We propose a new model, independent linear Markov game, for multi-agent reinforcement learning with a large state space and a large number of agents. This is a class of Markov games with independent linear function approximation, where each agent has its own function approximation for the state-action value functions that are marginalized by other players' policies. We design new algorithms for learning the Markov coarse correlated equilibria (CCE) and Markov correlated equilibria (CE) with sample complexity bounds that only scale polynomially with each agent's own function class complexity, thus breaking the curse of multiagents. In contrast, existing works for Markov games with function approximation have sample complexity bounds scale with the size of the \emph{joint action space} when specialized to the canonical tabular Markov game setting, which is exponentially large in the number of agents. Our algorithms rely on two key technical innovations: (1) utilizing policy replay to tackle non-stationarity incurred by multiple agents and the use of function approximation; (2) separating learning Markov equilibria and exploration in the Markov games, which allows us to use the full-information no-regret learning oracle instead of the stronger bandit-feedback no-regret learning oracle used in the tabular setting. Furthermore, we propose an iterative-best-response type algorithm that can learn pure Markov Nash equilibria in independent linear Markov potential games. In the tabular case, by adapting the policy replay mechanism for independent linear Markov games, we propose an algorithm with $\widetilde{O}(\epsilon^{-2})$ sample complexity to learn Markov CCE, which improves the state-of-the-art result $\widetilde{O}(\epsilon^{-3})$ in Daskalakis et al. 2022, where $\epsilon$ is the desired accuracy, and also significantly improves other problem parameters.

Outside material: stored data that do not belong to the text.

**flow/config.mk**
```make
export PLATFORM = sky130hd
export DESIGN_NAME = I2C_READd
export DESIGN_NICKNAME = I2C_READd
export VERILOG_FILES = /design/flow/design.v
export SDC_FILE = /design/flow/constraint.sdc
export NUM_CORES = 4
export LEC_CHECK = 1
export CORE_UTILIZATION = 40
```
**flow/constraint.sdc**
```tcl
current_design I2C_READd

set clk_period 4.2
set clk_io_pct 0.2

create_clock -name clk0 -period $clk_period [get_ports {clk}]

set non_clock_inputs [all_inputs -no_clocks]
set_input_delay [expr $clk_period * $clk_io_pct] -clock clk0 $non_clock_inputs
set_output_delay [expr $clk_period * $clk_io_pct] -clock clk0 [all_outputs]
```
==> design.v <==
module adder (a, b, y);
input [31:0] a, b;
output [31:0] y;
assign y = a + b;
endmodule
==> run.sh <==
#!/bin/bash
# OpenROAD 26Q1-2900-gdf79404cd8, Yosys 0.63+post, stock flow scripts
make -C /OpenROAD-flow-scripts/flow DESIGN_CONFIG=/design/flow/config.mk WORK_HOME=/design/flow/orfs finish
==> config.mk <==
export PLATFORM = sky130hd
export DESIGN_NAME = adder
export DESIGN_NICKNAME = adder
export VERILOG_FILES = /design/flow/design.v
export SDC_FILE = /design/flow/constraint.sdc
export NUM_CORES = 4
export LEC_CHECK = 1
export CORE_AREA = 10 10 94 94
export DIE_AREA = 0 0 104 104
==> constraint.sdc <==
current_design adder

set clk_period 14.5
set clk_io_pct 0.2

create_clock -name clk0 -period $clk_period

set non_clock_inputs [all_inputs -no_clocks]
set_input_delay [expr $clk_period * $clk_io_pct] -clock clk0 $non_clock_inputs
set_output_delay [expr $clk_period * $clk_io_pct] -clock clk0 [all_outputs]
==> impl_report.txt <==
IMPLEMENTATION SUMMARY REPORT
----------------------------------------------------
[Global routing]
  Global-route wire length before repair ........................ 9700 um
  Met1 layer usage reported by global route ........................ 14.4%
  Met3 GRT Util ........................ 1.94%
  Initial antenna violation count ........................ 0
  Busiest metal layer after global routing ........................ met2
  Aggregate global routing overflow ........................ 0
  Largest net degree at the start of global routing ........................ 11
  GR Util All Layers ........................ slightly above 10%
  Via count of the first global-routing pass ........................ 2044
  Fraction of met2 tracks used by global routing ........................ 16.6%

[Final timing]
  Highest clock rate ........................ approximately 0.11 GHz
  Worst-margin pin slew ........................ 0.537 ns
  Shortest clock period the worst path allows after layout ........................ 8.78 ns
  Post-route fraction of the period consumed by the critical path ........................ between 60% and 70%
  Final Hold Fails ........................ 0
  Final Max Slew Viols ........................ 0
  Final setup vio count ........................ 0
  Final worst slack ........................ 5.72 ns
  Setup tns final ........................ 0 ns
  RSZ-0062 raised after global routing ........................ false
  Relative slew margins ........................ a little over three fifths

[Detailed routing]
  TritonRoute pass-1 iters ........................ 4
  Wire length per cell ........................ roughly 14 um
  Via/cell ratio ........................ 4.91
  Final routed DRC violation total ........................ 0
  Final ANT Viol Nets ........................ 0
  Antenna cell count ........................ 0
  Routed vias ........................ 2070
  Wire length reported by the detailed router ........................ slightly below 6000 um
  DRC violation total after the first TritonRoute iteration ........................ 115

[Setup path]
  Required time reported for the critical path endpoint ........................ 11.60 ns
  CP cell instances ........................ clkdlybuf4s50_1 -> ha_1 -> fa_1 -> a21o_1 -> a31o_2 -> nand3_1 -> o221ai_1 -> a311oi_1 -> o21bai_1 -> xor2_1 -> clkdlybuf4s50_1
  WP data arrival ........................ 5.88 ns
  Peak fanout along the critical path ........................ 4
  Max stage delay on crit path ........................ 0.49 ns
  Setup crit start kind ........................ input port
  Cell with the most instances on the worst path ........................ sky130_fd_sc_hd__clkdlybuf4s50_1
  CP Buf/Inv Count ........................ 2
  Category of cells accounting for the largest share of critical-path delay ........................ AND-OR/OR-AND gates
  Startpoint-to-endpoint class of the critical path ........................ input port to primary output
  Launch point of the worst path ........................ a[0]
  Cell type of the slowest stage on the worst timing path ........................ sky130_fd_sc_hd__clkdlybuf4s50_1
  Endpoint type of the worst setup path ........................ primary output

[Synth]
  Most instantiated cells after synthesis ........................ sky130_fd_sc_hd__ha_1 (31), sky130_fd_sc_hd__a21oi_1 (29), sky130_fd_sc_hd__a21o_1 (19)
  Yosys warning count ........................ 0
  Yosys cell count ........................ roughly 240
  Post-synthesis share of cell area spent on and, or, nand and nor gates ........................ about 18%
  Chip area in the Yosys report ........................ approximately 1700 um2
  Proportion of synthesized chip area in sequential cells ........................ 0%
  Dominant comb cell ........................ AND-OR/OR-AND gates
  Xor-xnor portion of the synthesized cell area ........................ 14.1%
  Post-synth design cell area ........................ 1740 um2
  Cell type contributing the most total cell area after synthesis ........................ sky130_fd_sc_hd__ha_1
  Synthesized-area fraction occupied by adder cells ........................ 23.4%
  Top-count cell post-synth ........................ sky130_fd_sc_hd__ha_1
  Share of the synthesized area in the top cell type ........................ 22.2%
  MUX share of area ........................ around 1.1%
  Mean instance size in the synthesized netlist ........................ 7.24 um2
  AND-OR/OR-AND share of the synthesized area ........................ 39.3%
  Cell area leaders ........................ sky130_fd_sc_hd__ha_1 (22%), sky130_fd_sc_hd__a21oi_1 (8.3%), sky130_fd_sc_hd__a21o_1 (8.2%)
  Cell variety after synth ........................ 50
  Cell count after synthesis ........................ 241

[Run status]
  Run status ........................ finished clean

[Clock network]
  # hold bufs at CTS ........................ 0
  Total setup buffers inserted after CTS ........................ 0
  Post-cts resize count ........................ 0

[Power]
  Power per cell area ........................ 48.0 nW/um2
  Sum of internal, switching and leakage power ........................ 0.133 mW
  Worst ir drop on vdd ........................ 0.0225 mV
  Leakage power ........................ 1.18 nW

[Final layout]
  Final core utilization ........................ 40.7%
  Combined flip-flop and latch cell area ........................ 0 um2
  Clock buffer count ........................ 0
  Multi-input logic area ........................ around 1700 um2
  Number of fillers in the final layout ........................ 728
  Layout Area Growth over Synthesis ........................ 59.5%
  Fraction of final layout cells sized beyond drive strength 1 ........................ about 3.1%
  Number of flip-flops and latches ........................ 0

[Die]
  Core utilization at floorplan ........................ ~26%
  Core box area ........................ 6830 um2
  Area of the die ........................ ~11000 um2
  Number of top-level design ports ........................ 96
  Die height ........................ 104 um
  Standard-cell rows ........................ 30
  Die width ........................ 104 um

[Place]
  Port buffer count ........................ 96
  Worst setup timing slack at the placement stage ........................ 5.72 ns
  Final Wtd Congestion ........................ 0.819
  Estimated wirelength of the detail-placed design ........................ a little over 5000 um

[Run]
  Max-cap violations ........................ 0
  Number of warnings in the stage logs ........................ 32

[Hold path]
  Min-Delay Startpoint ........................ b[0]
  Hold WC Path Type ........................ input port to primary output

----------------------------------------------------
==> path summary, 6_finish.rpt <==
check | endpoint | slack (ns) | cells past startpoint
setup / recovery | y[26] | 5.72 | 11
hold / removal | y[0] | 6.84 | 3
[flow/run.sh]
#!/bin/bash
# OpenROAD 26Q1-2900-gdf79404cd8, Yosys 0.63+post, stock flow scripts
make -C /OpenROAD-flow-scripts/flow DESIGN_CONFIG=/design/flow/config.mk WORK_HOME=/design/flow/orfs finish
[flow/config.mk]
export PLATFORM = sky130hd
export DESIGN_NAME = REG_FILE
export DESIGN_NICKNAME = REG_FILE
export VERILOG_FILES = /design/flow/design.v
export SDC_FILE = /design/flow/constraint.sdc
export NUM_CORES = 4
export LEC_CHECK = 1
export CORE_UTILIZATION = 50
[flow/constraint.sdc]
current_design REG_FILE

set clk_period 5.9
set clk_io_pct 0.2

create_clock -name clk0 -period $clk_period [get_ports {clk}]

set non_clock_inputs [all_inputs -no_clocks]
set_input_delay [expr $clk_period * $clk_io_pct] -clock clk0 $non_clock_inputs
set_output_delay [expr $clk_period * $clk_io_pct] -clock clk0 [all_outputs]
[flow/design.v]
module REG_FILE(clk, we3, ra1, ra2, wa3, wd3, rd1, rd2);
input clk;
input we3;
input [4:0] ra1;
input [4:0] ra2;
input [4:0] wa3;
input [31:0] wd3;
output [31:0] rd1;
output [31:0] rd2;
reg [31:0] BANK_REG_FILE[31:0];
always @ (posedge clk)
if (we3)
    BANK_REG_FILE[wa3] <= wd3;
assign rd1 = (ra1 != 0) ? BANK_REG_FILE[ra1] : 0;
assign rd2 = (ra2 != 0) ? BANK_REG_FILE[ra2] : 0;
endmodule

翻译：我们提出了一种新模型——独立线性马尔可夫博弈，用于解决具有大状态空间和大量智能体的多智能体强化学习问题。该类马尔可夫博弈采用独立线性函数近似，其中每个智能体对状态-动作值函数拥有自己的函数近似，且这些函数通过其他智能体的策略进行了边缘化。我们设计了学习马尔可夫粗相关均衡（CCE）和马尔可夫相关均衡（CE）的新算法，其样本复杂度仅随每个智能体自身函数类复杂度呈多项式增长，从而打破了多智能体的维度诅咒。相比之下，现有采用函数近似的马尔可夫博弈工作中，当特化为标准表格马尔可夫博弈设置时，其样本复杂度边界会随联合动作空间的大小（该规模随智能体数量呈指数增长）而增长。我们的算法依赖于两项关键技术革新：(1) 利用策略回放来应对多智能体及函数近似带来的非平稳性；(2) 将马尔可夫均衡的学习与马尔可夫博弈中的探索分离，这使得我们能够使用全信息无遗憾学习预言机，而非表格设置中使用的更强的带反馈无遗憾学习预言机。此外，我们提出了一种迭代最优响应类型的算法，可以在独立线性马尔可夫势博弈中学习纯马尔可夫纳什均衡。在表格情形下，通过为独立线性马尔可夫博弈调整策略回放机制，我们提出了一种样本复杂度为$\widetilde{O}(\epsilon^{-2})$的算法来学习马尔可夫CCE，这改进了Daskalakis等人2022年工作中最优结果$\widetilde{O}(\epsilon^{-3})$（其中$\epsilon$为期望精度），并显著优化了其他问题参数。